Hallo, kann der BR bei einer geplanten ordentlichen Kündigung einen rechtswirksamen Widerspruch erreichen, wenn die Gründe des Widerspruchs nicht den im BetrVG verankerten Gründe des § 102 Abs. 3 Nr. 1 bis 5 entsprechen? Kann z. B. eine fehlende Abmahnung bei einer verhaltensbedingten Kündigung als Grund im Widerspruch genannt werden oder ist dies nur für den AN im Rahmen einer Kündigungsschutzklage interessant? Danke für Rückmeldung.
Community-Antworten (7)
05.07.2006 um 19:14 Uhr
@Liese Das nennt man dann "Bedenken"!
05.07.2006 um 20:37 Uhr
Sicher kann bei fehlender Abmahnung widersprochen werden. Nur kann damit die Kündigung nicht verhindert werden. Zudem kommt es auf die Schwere des Falles an. U.U kann der AG auch ohne vorherige Abmahnung kündigen.
05.07.2006 um 20:45 Uhr
@Gevatter Bedenken kann man aber nach § 102 Abs. 2 BetrVG "nur" mitteilen!
05.07.2006 um 20:49 Uhr
Liese, was verstehst Du unter einem "rechtswirksamen Widerspruch"? Verhindern könnt Ihr eine Kündigung nach §102 BetrVG nicht!
05.07.2006 um 21:03 Uhr
@ Kölner, hast Recht. Aber so oder so läßt sich dadurch eine Kündigung nicht verhindern.
06.07.2006 um 01:35 Uhr
Die Prozessbeschäftigung lässt sich aber nur durchsetzen wenn ein "beachtlicher" Widerspruch formmuliert wurde, dieser muss sich zwingend auf die im § 102 abschließend aufgeführten Widerspruchsgründe stützen.

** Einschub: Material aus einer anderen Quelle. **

[design/flow/design.v]
module ReceiverUART(clk, rx, data, update, led);
	input clk, rx;
	output[7:0] data;
	output update, led;
	reg[7:0] data;
	reg update, led;
	reg[15:0] count = 0;  
	reg[2:0] bitPosition = 0;
	reg rxPrev = 1;
	reg[7:0] dataBuf = 0;
	parameter Waiting = 0, Starting = 1, ReceivingData = 2, Stopping = 3, Updating = 4;
	reg[2:0] stateUART = Waiting;
	always@(posedge clk)
	begin
		case (stateUART) 
				Waiting : 
					begin
						if (rx == 0 && rxPrev == 1)
							begin
								stateUART <= Starting;
								count <= 0;
							end
						update <= 0;
					end	
				Starting :
					begin
						if (rx == 0)
							begin
								if (count < 5200/2)
									count <= count + 1;
								else
									begin
										count <= 0;
										stateUART <= ReceivingData;
									end
							end		
						else 
							begin
								stateUART <= Waiting;
								count <= 0;
							end	
					end
				ReceivingData :
					begin
						if (count < 5200)
							count <= count + 1;
						else
							begin
								count <= 0;
								dataBuf[bitPosition] <= rx;
								if (bitPosition < 7)
									bitPosition <= bitPosition + 1;
								else
									begin
										bitPosition <= 0;
										stateUART <= Stopping;
									end	
							end
					end 
				Stopping :
					begin
						data <= dataBuf;
						led <= ~ led;
						stateUART <= Updating;
					end	
				Updating :
					begin
						update <= 1;	
						stateUART <= Waiting;
					end
				default : stateUART <= Waiting;
		endcase
		rxPrev <= rx;	
	end
endmodule
$ cat flow/config.mk
export PLATFORM = sky130hd
export DESIGN_NAME = enc_top
export DESIGN_NICKNAME = enc_top
export VERILOG_FILES = /design/flow/design.v
export SDC_FILE = /design/flow/constraint.sdc
export NUM_CORES = 4
export LEC_CHECK = 1
export CORE_AREA = 10 10 79 79
export DIE_AREA = 0 0 89 89
$ cat flow/design.v
module enc_top (
    input [31:0] IN, 
    output reg [38:0] OUT
);
    always @(*) begin
       OUT[31:0] = IN[31:0];
       OUT[32]   = IN[0] ^ IN[1] ^ IN[2] ^ IN[3] ^ IN[4] ^ IN[5] ^ IN[6] ^ IN[7] ^ IN[8] ^ IN[13] ^ IN[17] ^ IN[26] ^ IN[27] ^ IN[29];
       OUT[33]   = IN[0] ^ IN[1] ^ IN[2] ^ IN[3] ^ IN[4] ^ IN[12] ^ IN[16] ^ IN[18] ^ IN[21] ^ IN[22] ^ IN[23] ^ IN[24] ^ IN[25] ^ IN[28];
       OUT[34]   = IN[0] ^ IN[5] ^ IN[6] ^ IN[7] ^ IN[8] ^ IN[11] ^ IN[15] ^ IN[18] ^ IN[19] ^ IN[21] ^ IN[22] ^ IN[30] ^ IN[31];
       OUT[35]   = IN[1] ^ IN[5] ^ IN[10] ^ IN[14] ^ IN[18] ^ IN[19] ^ IN[20] ^ IN[23] ^ IN[24] ^ IN[26] ^ IN[27] ^ IN[28] ^ IN[29] ^ IN[30];
       OUT[36]   = IN[2] ^ IN[6] ^ IN[9] ^ IN[14] ^ IN[15] ^ IN[16] ^ IN[17] ^ IN[19] ^ IN[20] ^ IN[21] ^ IN[23] ^ IN[25] ^ IN[29] ^ IN[31];
       OUT[37]   = IN[3] ^ IN[7] ^ IN[9] ^ IN[10] ^ IN[11] ^ IN[12] ^ IN[13] ^ IN[20] ^ IN[22] ^ IN[24] ^ IN[25] ^ IN[27] ^ IN[31];
       OUT[38]   = IN[4] ^ IN[8] ^ IN[9] ^ IN[10] ^ IN[11] ^ IN[12] ^ IN[13] ^ IN[14] ^ IN[15] ^ IN[16] ^ IN[17] ^ IN[26] ^ IN[28] ^ IN[30];
    end
endmodule
module dec_top (
    input [38:0] IN, 
    output reg [31:0] OUT,
    output reg DBL
);
    reg [38:0] LOC;
    wire [6:0] CHK, SYN;
    wire ERR, SGL;
    reg [38:0] corrected_data;
    assign CHK = IN[38:32];
    assign SYN[0] = IN[0] ^ IN[1] ^ IN[2] ^ IN[3] ^ IN[4] ^ IN[5] ^ IN[6] ^ IN[7] ^ IN[8] ^ IN[13] ^ IN[17] ^ IN[26] ^ IN[27] ^ IN[29] ^ CHK[0];
    assign SYN[1] = IN[0] ^ IN[1] ^ IN[2] ^ IN[3] ^ IN[4] ^ IN[12] ^ IN[16] ^ IN[18] ^ IN[21] ^ IN[22] ^ IN[23] ^ IN[24] ^ IN[25] ^ IN[28] ^ CHK[1];
    assign SYN[2] = IN[0] ^ IN[5] ^ IN[6] ^ IN[7] ^ IN[8] ^ IN[11] ^ IN[15] ^ IN[18] ^ IN[19] ^ IN[21] ^ IN[22] ^ IN[30] ^ IN[31] ^ CHK[2];
    assign SYN[3] = IN[1] ^ IN[5] ^ IN[10] ^ IN[14] ^ IN[18] ^ IN[19] ^ IN[20] ^ IN[23] ^ IN[24] ^ IN[26] ^ IN[27] ^ IN[28] ^ IN[29] ^ IN[30] ^ CHK[3];
    assign SYN[4] = IN[2] ^ IN[6] ^ IN[9] ^ IN[14] ^ IN[15] ^ IN[16] ^ IN[17] ^ IN[19] ^ IN[20] ^ IN[21] ^ IN[23] ^ IN[25] ^ IN[29] ^ IN[31] ^ CHK[4];
    assign SYN[5] = IN[3] ^ IN[7] ^ IN[9] ^ IN[10] ^ IN[11] ^ IN[12] ^ IN[13] ^ IN[20] ^ IN[22] ^ IN[24] ^ IN[25] ^ IN[27] ^ IN[31] ^ CHK[5];
    assign SYN[6] = IN[4] ^ IN[8] ^ IN[9] ^ IN[10] ^ IN[11] ^ IN[12] ^ IN[13] ^ IN[14] ^ IN[15] ^ IN[16] ^ IN[17] ^ IN[26] ^ IN[28] ^ IN[30] ^ CHK[6];
    assign ERR = |SYN;
    assign SGL = ^SYN & ERR;
    assign DBL = ~^SYN & ERR;
    always_comb begin
       case (SYN)
           7'b0000111: LOC = 39'h00_0000_0001; 
           7'b0001011: LOC = 39'h00_0000_0002;
           7'b0010011: LOC = 39'h00_0000_0004;
           7'b0100011: LOC = 39'h00_0000_0008;
           7'b1000011: LOC = 39'h00_0000_0010;
           7'b0001101: LOC = 39'h00_0000_0020;
           7'b0010101: LOC = 39'h00_0000_0040;
           7'b0100101: LOC = 39'h00_0000_0080;
           7'b1000101: LOC = 39'h00_0000_0100;
           7'b1110000: LOC = 39'h00_0000_0200;
           7'b1101000: LOC = 39'h00_0000_0400;
           7'b1100100: LOC = 39'h00_0000_0800;
           7'b1100010: LOC = 39'h00_0000_1000;
           7'b1100001: LOC = 39'h00_0000_2000;
           7'b1011000: LOC = 39'h00_0000_4000;
           7'b1010100: LOC = 39'h00_0000_8000;
           7'b1010010: LOC = 39'h00_0001_0000;
           7'b1010001: LOC = 39'h00_0002_0000;
           7'b0001110: LOC = 39'h00_0004_0000;
           7'b0011100: LOC = 39'h00_0008_0000;
           7'b0111000: LOC = 39'h00_0010_0000;
           7'b0010110: LOC = 39'h00_0020_0000;
           7'b0100110: LOC = 39'h00_0040_0000;
           7'b0011010: LOC = 39'h00_0080_0000;
           7'b0101010: LOC = 39'h00_0100_0000;
           7'b0110010: LOC = 39'h00_0200_0000;
           7'b1001001: LOC = 39'h00_0400_0000;
           7'b0101001: LOC = 39'h00_0800_0000;
           7'b1001010: LOC = 39'h00_1000_0000;
           7'b0011001: LOC = 39'h00_2000_0000;
           7'b1001100: LOC = 39'h00_4000_0000;
           7'b0110100: LOC = 39'h00_8000_0000;
           7'b0000001: LOC = 39'h01_0000_0000;
           7'b0000010: LOC = 39'h02_0000_0000;
           7'b0000100: LOC = 39'h04_0000_0000;
           7'b0001000: LOC = 39'h08_0000_0000;
           7'b0010000: LOC = 39'h10_0000_0000;
           7'b0100000: LOC = 39'h20_0000_0000;
           7'b1000000: LOC = 39'h40_0000_0000; 
           default: LOC = 0;
        endcase
       corrected_data = LOC ^ IN;
    end
    assign OUT = (ERR && SGL) ? corrected_data[31:0] : IN[31:0];
endmodule
$ cat flow/run.sh
#!/bin/bash
# OpenROAD 26Q1-2900-gdf79404cd8, Yosys 0.63+post, stock flow scripts
make -C /OpenROAD-flow-scripts/flow DESIGN_CONFIG=/design/flow/config.mk WORK_HOME=/design/flow/orfs finish
$ cat flow/constraint.sdc
current_design enc_top

set clk_period 1.9
set clk_io_pct 0.2

create_clock -name clk0 -period $clk_period

set non_clock_inputs [all_inputs -no_clocks]
set_input_delay [expr $clk_period * $clk_io_pct] -clock clk0 $non_clock_inputs
set_output_delay [expr $clk_period * $clk_io_pct] -clock clk0 [all_outputs]
==> impl_metrics.yaml <==
# implementation run metrics
pwr:
  power.share.switching_pct: 29.1
  switchingPower_w: 0.000240
  combPwrFrac_pct: 100.0
  power.density_nw_per_um2: 436
  seq_power_share_pct: 0
  pwr-share-clk_pct: 0
  power_w: 0.000827
  power.leakage_nw: 0.976
  p_int_w: 0.000586
  max-vdd-ir-drop_v: 0.000223
logic_synthesis:
  syn_area_per_cell_sq_um: 11.2
  yosysSeqAreaShare_pct: 0
  synth_area_sq_um: 931
  yosys_area_sq_um: 931
  synth_warnings: 1
  synthCells: 83
  ys_cells: 83
  synth_cell_types: 6
drt:
  first_iter_violations: 11
  wire_per_inst_um: 14.7
  dr.pass1.iters: 4
  via_count: 779
  wl_um: 3120
  routed_via_density: 3.67
  insertedDiodeCount: 0
  antenna_left: 0
  drc_errors: 0
setup_path:
  cpMostUsedCell: "xnor3_1"
  worstPathRequired_ns: 1.52
  path_cells: "buf_8 > xnor3_1 > xnor2_2 > buf_4 > xnor3_1 > buf_2"
  max_stage_delay_ns: 0.41
  cp-start-kind: "primary input"
  cp.arrival_ns: 1.63
  path_class: "primary input to output port"
  crit_buf_inv: 3
  slowest_stage: "xnor3_1"
  cp-end-kind: "output port"
  crit_fanout: 3
  crit_family: "XOR/XNOR gates"
global_routing:
  track_usage_pct: 7.26
  grt_max_degree: 5
  overflow: 0
  grt_pass1_wl_um: 4420
  globalRouteMet1Util_pct: 9.23
  grt_pass1_vias: 899
  grt_util_met2_pct: 11.8
  use_met3_pct: 3.49
  grt_busiest_layer: "met2"
  antenna_found_initial: 0
placed_design:
  finalWeightedCongestion: 0.775
  portBuffers: 71
  placed_cells_incl_taps: 198
  dp_hpwl_um: 2700
  pre_cts_ws_ns: -0.851
layout:
  fillers: 446
  flop_area_sq_um: 0
  drive_gt1_share_pct: 63.3
  fin_util_pct: 40.7
  nFlopsAndLatches: 0
  layout_top_cell: "clkdlybuf4s50_1"
  instances_no_fill: 212
  syn_to_final_growth_pct: 104
  layout_top_cells: "clkdlybuf4s50_1, buf_4, buf_2"
  nClkBuffers: 0
final_timing:
  max_freq_ghz: 0.498
  final_hold_viol_count: 0
  grt_setup_unrepaired: "true"
  fin_ws_ns: -0.109
  slew_headroom_pct: 84.1
  period_used_pct: 106
  worst_slew_pin_slew_ns: 0.237
  setup_viol: 4
  final_max_slew_viol_count: 0
  period_needed_ns: 2.01
worst_hold_path:
  hp-class: "primary input to output port"
  hold_start: "IN[13]"
  min_path_cells: 2
  hold_end: "OUT[13]"
run_status:
  violations: "setup timing"
  status: "finished, violations left"
floorplan:
  dieArea_sq_um: 7920
  initCoreUtil_pct: 20.0
  row_count: 25
  coreArea_sq_um: 4660
  dieHeight_um: 89
  dieWidth_um: 89
  ios: 71
job:
  warning_count: 34
  cap_violations: 0
clocking:
  postCtsHoldBufs: 0
## repair_timing
item                                    in CTS  in global routing
endpoints found under the setup margin       7                  7
resized                                    176                 24
setup buffers                               13                  2
pin swaps                                   40                 18
## routing by layer
metal	vias to the layer above	routed length (um)
li1	387	-
met1	345	1260
met2	47	1420
met3	0	444
met4	0	0
met5	-	0
## cell families (layout without fill, tap and decap cells)
group | Yosys count | in the layout | share of synthesized area (%)
buf+inv | 32 | 107 | 25.8
xor+xnor | 51 | 51 | 74.2
## stage by stage
stage	hold WS, ns	cell area, sq um	setup TNS, ns
2_1_floorplan	0.826	931	0
3_5_place_dp	1.67	1630	-5.80
3_3_place_gp	1.66	1630	-5.78
4_1_cts	1.27	1860	-0.494
6_report	1.26	1900	-0.181
5_1_grt	1.28	1900	-0.509
## layout make-up
type	instances	area [sq um]	area share (%)
timing repair buffer	107	921	48.6
multi-input combinational	51	907	47.9
tap	54	67.6	3.56
## synth_stat cells
master,number,area share [%]
xnor2_1,29,27
xor3_1,2,5.1
xnor3_1,15,36
xnor2_2,1,1.7
xor2_1,4,3.8
buf_4,32,26
## worst max path at each step
stage / start / slack (ns) / end / cells after the start
4_1_cts: IN[5] / -0.15 / OUT[35] / 6
6_report: IN[3] / -0.11 / OUT[33] / 6
5_1_grt: IN[3] / -0.16 / OUT[33] / 6
## power groups by stage
stage         Combinational, W  Clock [W]  Sequential (W)
CTS                   0.000834          0               0
global route          0.000893          0               0
finish                0.000827          0               0
Power and IR drop assume default switching activity.
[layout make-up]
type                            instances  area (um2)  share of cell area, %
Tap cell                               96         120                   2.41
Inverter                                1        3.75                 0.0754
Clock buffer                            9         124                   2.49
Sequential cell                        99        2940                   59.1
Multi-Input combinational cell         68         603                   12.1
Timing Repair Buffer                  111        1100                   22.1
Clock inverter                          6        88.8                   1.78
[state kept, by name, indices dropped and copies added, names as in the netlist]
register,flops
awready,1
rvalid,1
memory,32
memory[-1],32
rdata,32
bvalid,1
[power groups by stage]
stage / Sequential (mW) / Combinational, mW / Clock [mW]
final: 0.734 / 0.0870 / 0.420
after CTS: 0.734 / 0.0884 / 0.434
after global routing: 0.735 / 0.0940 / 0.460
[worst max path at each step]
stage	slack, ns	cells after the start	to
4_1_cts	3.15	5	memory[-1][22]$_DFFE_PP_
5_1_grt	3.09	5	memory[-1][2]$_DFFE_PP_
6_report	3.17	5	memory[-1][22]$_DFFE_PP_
--- design.v ---
module MEM_WB (clk, rst, MEM_WB_WR, ALU_C_IN,ALU_C_OUT,DM_DATA_IN,DM_DATA_OUT,reg_rd_in,INSTR_iN,INSTR_OUT,reg_rd_out,REGW_IN,REGW_OUT,
                MEM2R_IN,MEM2R_OUT);
   input         clk;
   input         rst;
   input         MEM_WB_WR; 
   input  [31:0] ALU_C_IN;
   input  [31:0] DM_DATA_IN;
   input  [4:0] reg_rd_in;
   input  REGW_IN;
   input  MEM2R_IN;
   input [31:0] INSTR_iN;
   output reg [31:0] DM_DATA_OUT;
   output reg [31:0] ALU_C_OUT;
   output reg [4:0] reg_rd_out;
   output reg REGW_OUT;
   output reg MEM2R_OUT;
   output reg INSTR_OUT;
   always @(posedge clk or posedge rst) begin
      if ( rst ) 
        begin
            ALU_C_OUT<= 0;
            DM_DATA_OUT<= 0;
            reg_rd_out<= 0;
            REGW_OUT<= 0;
            MEM2R_OUT<= 0;
            INSTR_OUT<=0;
        end
      else  
        begin
            ALU_C_OUT<=ALU_C_IN;
            DM_DATA_OUT<= DM_DATA_IN;
            reg_rd_out<= reg_rd_in;
            REGW_OUT<= REGW_IN;
            MEM2R_OUT<= MEM2R_IN;
            INSTR_OUT<=INSTR_iN;
        end
   end  
endmodule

Wie man schnell feststellt sind die im § 102 genannten Gründe vor allem bei betriebsbedingten Gründen relevant, teilweise noch bei personenbedingten Kündigungen, aber nicht für verhaltensbedingte Kündigungen. Im Falle einer verhaltensbedingten Kündigung kann daher keine Prozessbeschäftigung erreicht werden, was auch Sinn macht.
06.07.2006 um 12:24 Uhr
Vielen Dank allen. Bedenken bleiben halt Bedenken und gehen unserem AG sicherlich am Allerwertesten vorbei. Wir - dreiköpfiger Betriebsrat, alle komplett unerfahrene Neulinge - haben eben das naive Bedürfnis, als BR in dieser Sache wirksam zu handeln, zumindest so, dass dem betroffenen Kollegen dies bei seinen eventuellen rechtlichen Schritten nutzt. Aber mehr als "Bedenken" scheint wohl nicht drin zu sein.